===== src/hw/simon_pkg.sv =====
`default_nettype none

package simon_pkg;

    localparam int color_w = 2;     // red 0, green 1, yellow 2, blue 3
    localparam int addr_w  = 5;
    localparam int seq_len = 32;    // rounds to win, also memory depth
    localparam int count_w = 6;
    localparam int phase_w = 4;     // tone phase counter width

    localparam logic [addr_w-1:0] last_step = addr_w'(seq_len - 1);

    localparam logic [count_w-1:0] count_seq = count_w'(33);  // first round on/off time
    localparam logic [count_w-1:0] dec_seq   = count_w'(1);   // speed-up per round
    localparam logic [count_w-1:0] count_key = count_w'(33);  // key window
    localparam logic [count_w-1:0] count_fin = count_w'(8);   // loss and win blink

    typedef enum logic [4:0] {
        idle, init, record, fetch, fetch_wait,
        show_on, show_off,
        key_arm, key_wait, key_check, ok_on, ok_off,
        err_led, err_on, err_off,
        loss_fetch, loss_wait, loss_show, loss_on, loss_off,
        final_on, final_off,
        win_on, win_off
    } game_state_e;

    typedef enum logic [2:0] {
        snd_red    = 3'd0,
        snd_green  = 3'd1,
        snd_yellow = 3'd2,
        snd_blue   = 3'd3,
        snd_win    = 3'd4,
        snd_loss   = 3'd5
    } sound_e;

    // speaker half-period in cycles, indexed by sound code
    localparam logic [phase_w-1:0] tone_half [6] = '{
        4'd4, 4'd5, 4'd6, 4'd7, 4'd8, 4'd3
    };

endpackage

`default_nettype wire


===== src/hw/seq_memory.sv =====
`timescale 1ns/1ps
`default_nettype none

module seq_memory (
    input  wire                           clock,
    input  wire                           rst_n,
    input  wire                           wr,
    input  wire  [simon_pkg::addr_w-1:0]  address,
    output logic [simon_pkg::color_w-1:0] data_out
);

    logic [simon_pkg::color_w-1:0] colour;                      // free-running source
    logic [simon_pkg::color_w-1:0] mem [simon_pkg::seq_len];    // one colour per round

    // the colour in flight when the strobe lands becomes the new step
    always_ff @(posedge clock) begin
        if (!rst_n) begin
            colour <= '0;
        end else begin
            colour <= colour + 1'b1;
        end
    end

    always_ff @(posedge clock) begin
        data_out <= mem[address];   // old contents on a same-cycle write
        if (wr) begin
            mem[address] <= colour;
        end
    end

    // controller drops the strobe in the state after record
    wr_single_cycle: assert property (
        @(posedge clock) disable iff (!rst_n)
        wr |=> !wr
    );

endmodule

`default_nettype wire


===== src/hw/tone_gen.sv =====
`timescale 1ns/1ps
`default_nettype none

module tone_gen (
    input  wire                clock,
    input  wire                rst_n,
    input  wire                play,
    input  simon_pkg::sound_e  sound,
    output logic               speaker
);

    logic [simon_pkg::phase_w-1:0] phase;       // cycles into current half-period
    logic                          code_ok;     // sound code has a table entry
    logic                          half_end;

    always_comb begin
        code_ok  = (sound <= simon_pkg::snd_loss);
        half_end = 1'b0;
        if (code_ok) begin
            half_end = (phase == simon_pkg::tone_half[sound] - 1'b1);
        end
    end

    always_ff @(posedge clock) begin
        if (!rst_n) begin
            phase   <= '0;
            speaker <= 1'b0;
        end else if (!play) begin
            phase   <= '0;      // silent, restart from a clean phase
            speaker <= 1'b0;
        end else if (half_end) begin
            phase   <= '0;
            speaker <= ~speaker;
        end else if (code_ok) begin
            phase <= phase + 1'b1;
        end else begin
            phase <= '0;        // no pitch for codes 6 and 7
        end
    end

    // a stop request always silences the speaker on the next edge
    silent_after_stop: assert property (
        @(posedge clock) disable iff (!rst_n)
        !play |=> (!speaker && phase == '0)
    );

endmodule

`default_nettype wire


===== src/hw/game_fsm.sv =====
`timescale 1ns/1ps
`default_nettype none

module game_fsm (
    input  wire                           clock,
    input  wire                           rst_n,
    input  wire                           start,
    input  wire  [3:0]                    key,
    input  wire  [simon_pkg::color_w-1:0] data_out,
    output logic                          wr,
    output logic [simon_pkg::addr_w-1:0]  address,
    output logic                          play,
    output simon_pkg::sound_e             sound,
    output logic [3:0]                    nl,
    output logic                          nloss
);

    simon_pkg::game_state_e        state;
    logic [simon_pkg::addr_w-1:0]  scan;        // step being shown or checked
    logic [simon_pkg::addr_w-1:0]  max;         // last step of this round
    logic [simon_pkg::count_w-1:0] timebase;    // LED on/off time of this round
    logic [simon_pkg::count_w-1:0] count;

    logic                          key_hit;
    logic [simon_pkg::color_w-1:0] key_idx;

    // lowest numbered key wins when several are held
    always_comb begin
        key_hit = 1'b1;
        key_idx = '0;
        casez (key)
            4'b???1: key_idx = 2'd0;
            4'b??10: key_idx = 2'd1;
            4'b?100: key_idx = 2'd2;
            4'b1000: key_idx = 2'd3;
            default: key_hit = 1'b0;
        endcase
    end

    always_ff @(posedge clock) begin
        if (!rst_n) begin
            state    <= simon_pkg::idle;
            scan     <= '0;
            max      <= '0;
            timebase <= '0;
            count    <= '0;
            wr       <= 1'b0;
            address  <= '0;
            play     <= 1'b0;
            sound    <= simon_pkg::snd_red;
            nl       <= '0;
            nloss    <= 1'b0;
        end else if (start) begin
            nloss <= 1'b0;          // restart from any state
            nl    <= '0;
            play  <= 1'b0;
            wr    <= 1'b0;
            state <= simon_pkg::init;
        end else begin
            case (state)
                simon_pkg::idle: begin
                    state <= simon_pkg::idle;
                end
                simon_pkg::init: begin
                    max      <= '0;
                    scan     <= '0;
                    timebase <= simon_pkg::count_seq;
                    state    <= simon_pkg::record;
                end
                simon_pkg::record: begin
                    scan    <= '0;
                    wr      <= 1'b1;        // store a new colour at max
                    address <= max;
                    state   <= simon_pkg::fetch;
                end
                simon_pkg::fetch: begin
                    wr      <= 1'b0;
                    address <= scan;
                    state   <= simon_pkg::fetch_wait;
                end
                simon_pkg::fetch_wait: begin
                    state <= simon_pkg::show_on;    // read in flight
                end
                simon_pkg::show_on: begin
                    if (!play) begin
                        nl    <= 4'b0001 << data_out;   // first cycle lights the colour
                        play  <= 1'b1;
                        sound <= simon_pkg::sound_e'({1'b0, data_out});
                        count <= timebase;
                    end else if (count == '0) begin
                        nl    <= '0;
                        play  <= 1'b0;
                        count <= timebase;
                        state <= simon_pkg::show_off;
                    end else begin
                        count <= count - 1'b1;
                    end
                end
                simon_pkg::show_off: begin
                    if (count != '0) begin
                        count <= count - 1'b1;
                    end else if (scan != max) begin
                        scan  <= scan + 1'b1;
                        state <= simon_pkg::fetch;
                    end else begin
                        scan  <= '0;
                        state <= simon_pkg::key_arm;
                    end
                end
                simon_pkg::key_arm: begin
                    count   <= simon_pkg::count_key;
                    address <= scan;
                    state   <= simon_pkg::key_wait;
                end
                simon_pkg::key_wait: begin
                    state <= simon_pkg::key_check;
                end
                simon_pkg::key_check: begin
                    if (count == '0) begin
                        nloss <= 1'b1;      // player ran out of time
                        max   <= '0;
                        state <= simon_pkg::loss_fetch;
                    end else if (key_hit) begin
                        nl    <= 4'b0001 << key_idx;
                        play  <= 1'b1;
                        sound <= simon_pkg::sound_e'({1'b0, key_idx});
                        if (key_idx == data_out) begin
                            count <= timebase;
                            state <= simon_pkg::ok_on;
                        end else begin
                            nloss <= 1'b1;
                            state <= simon_pkg::err_led;
                        end
                    end else begin
                        count <= count - 1'b1;
                    end
                end
                simon_pkg::ok_on: begin
                    if (count == '0) begin
                        nl    <= '0;
                        play  <= 1'b0;
                        count <= timebase;
                        state <= simon_pkg::ok_off;
                    end else begin
                        count <= count - 1'b1;
                    end
                end
                simon_pkg::ok_off: begin
                    if (count != '0) begin
                        count <= count - 1'b1;
                    end else if (scan != max) begin
                        scan  <= scan + 1'b1;   // next key of this round
                        state <= simon_pkg::key_arm;
                    end else if (max != simon_pkg::last_step) begin
                        max      <= max + 1'b1;
                        timebase <= timebase - simon_pkg::dec_seq;
                        state    <= simon_pkg::record;
                    end else begin
                        play  <= 1'b1;          // all rounds done
                        sound <= simon_pkg::snd_win;
                        count <= simon_pkg::count_fin;
                        state <= simon_pkg::win_off;
                    end
                end
                simon_pkg::err_led: begin
                    count <= timebase;          // wrong key stays lit
                    state <= simon_pkg::err_on;
                end
                simon_pkg::err_on: begin
                    if (count == '0) begin
                        nl    <= '0;
                        play  <= 1'b0;
                        count <= timebase;
                        state <= simon_pkg::err_off;
                    end else begin
                        count <= count - 1'b1;
                    end
                end
                simon_pkg::err_off: begin
                    if (count == '0) begin
                        max   <= '0;
                        state <= simon_pkg::loss_fetch;
                    end else begin
                        count <= count - 1'b1;
                    end
                end
                simon_pkg::loss_fetch: begin
                    address <= max;     // max walks the replay up to scan
                    state   <= simon_pkg::loss_wait;
                end
                simon_pkg::loss_wait: begin
                    state <= simon_pkg::loss_show;
                end
                simon_pkg::loss_show: begin
                    nl    <= 4'b0001 << data_out;
                    play  <= 1'b1;
                    sound <= simon_pkg::sound_e'({1'b0, data_out});
                    count <= timebase;
                    state <= simon_pkg::loss_on;
                end
                simon_pkg::loss_on: begin
                    if (count == '0) begin
                        nl    <= '0;
                        play  <= 1'b0;
                        count <= timebase;
                        state <= simon_pkg::loss_off;
                    end else begin
                        count <= count - 1'b1;
                    end
                end
                simon_pkg::loss_off: begin
                    if (count != '0) begin
                        count <= count - 1'b1;
                    end else if (max != scan) begin
                        max   <= max + 1'b1;
                        state <= simon_pkg::loss_fetch;
                    end else begin
                        nl    <= 4'b0001 << data_out;   // failing step blinks
                        play  <= 1'b1;
                        sound <= simon_pkg::snd_loss;
                        count <= simon_pkg::count_fin;
                        state <= simon_pkg::final_on;
                    end
                end
                simon_pkg::final_on: begin
                    if (count == '0) begin
                        nl    <= '0;
                        play  <= 1'b0;
                        count <= simon_pkg::count_fin;
                        state <= simon_pkg::final_off;
                    end else begin
                        count <= count - 1'b1;
                    end
                end
                simon_pkg::final_off: begin
                    if (count == '0) begin
                        nl    <= 4'b0001 << data_out;
                        play  <= 1'b1;
                        sound <= simon_pkg::snd_loss;
                        count <= simon_pkg::count_fin;
                        state <= simon_pkg::final_on;
                    end else begin
                        count <= count - 1'b1;
                    end
                end
                simon_pkg::win_off: begin
                    if (count == '0) begin
                        nl    <= '1;            // all LEDs, tone off
                        play  <= 1'b0;
                        count <= simon_pkg::count_fin;
                        state <= simon_pkg::win_on;
                    end else begin
                        count <= count - 1'b1;
                    end
                end
                simon_pkg::win_on: begin
                    if (count == '0) begin
                        nl    <= '0;
                        play  <= 1'b1;
                        sound <= simon_pkg::snd_win;
                        count <= simon_pkg::count_fin;
                        state <= simon_pkg::win_off;
                    end else begin
                        count <= count - 1'b1;
                    end
                end
                default: begin
                    state <= simon_pkg::idle;
                end
            endcase
        end
    end

    one_led_outside_win: assert property (
        @(posedge clock) disable iff (!rst_n)
        (state != simon_pkg::win_on) |-> $onehot0(nl)
    );

    // only a new game clears the loss flag
    nloss_held_until_start: assert property (
        @(posedge clock) disable iff (!rst_n)
        $fell(nloss) |-> ($past(start) || !$past(rst_n))
    );

    state_encoding_legal: assert property (
        @(posedge clock) disable iff (!rst_n)
        !$isunknown(state) && (state <= simon_pkg::win_off)
    );

endmodule

`default_nettype wire


===== src/hw/simon_top.sv =====
`timescale 1ns/1ps
`default_nettype none

module simon_top (
    input  wire         clock,
    input  wire         rst_n,
    input  wire         start,
    input  wire  [3:0]  key,
    output logic        nloss,
    output logic [3:0]  nl,
    output logic        speaker
);

    logic                          wr;
    logic [simon_pkg::addr_w-1:0]  address;
    logic [simon_pkg::color_w-1:0] data_out;
    logic                          play;
    simon_pkg::sound_e             sound;

    game_fsm game_fsm_inst (
        .clock    (clock),
        .rst_n    (rst_n),
        .start    (start),
        .key      (key),
        .data_out (data_out),
        .wr       (wr),
        .address  (address),
        .play     (play),
        .sound    (sound),
        .nl       (nl),         // LEDs straight to the player
        .nloss    (nloss)
    );

    seq_memory seq_memory_inst (
        .clock    (clock),
        .rst_n    (rst_n),
        .wr       (wr),
        .address  (address),
        .data_out (data_out)
    );

    tone_gen tone_gen_inst (
        .clock    (clock),
        .rst_n    (rst_n),
        .play     (play),
        .sound    (sound),
        .speaker  (speaker)
    );

endmodule

`default_nettype wire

....

_TASK ITEM_.
Retype exactly, and only, the lines above from the one where "logic [simon_pkg::color_w-1:0] key_idx;" occurs up to and including the one where "4'b?100: key_idx = 2'd2;" occurs.

_SOLUTION_.
    logic [simon_pkg::color_w-1:0] key_idx;

    // lowest numbered key wins when several are held
    always_comb begin
        key_hit = 1'b1;
        key_idx = '0;
        casez (key)
            4'b???1: key_idx = 2'd0;
            4'b??10: key_idx = 2'd1;
            4'b?100: key_idx = 2'd2;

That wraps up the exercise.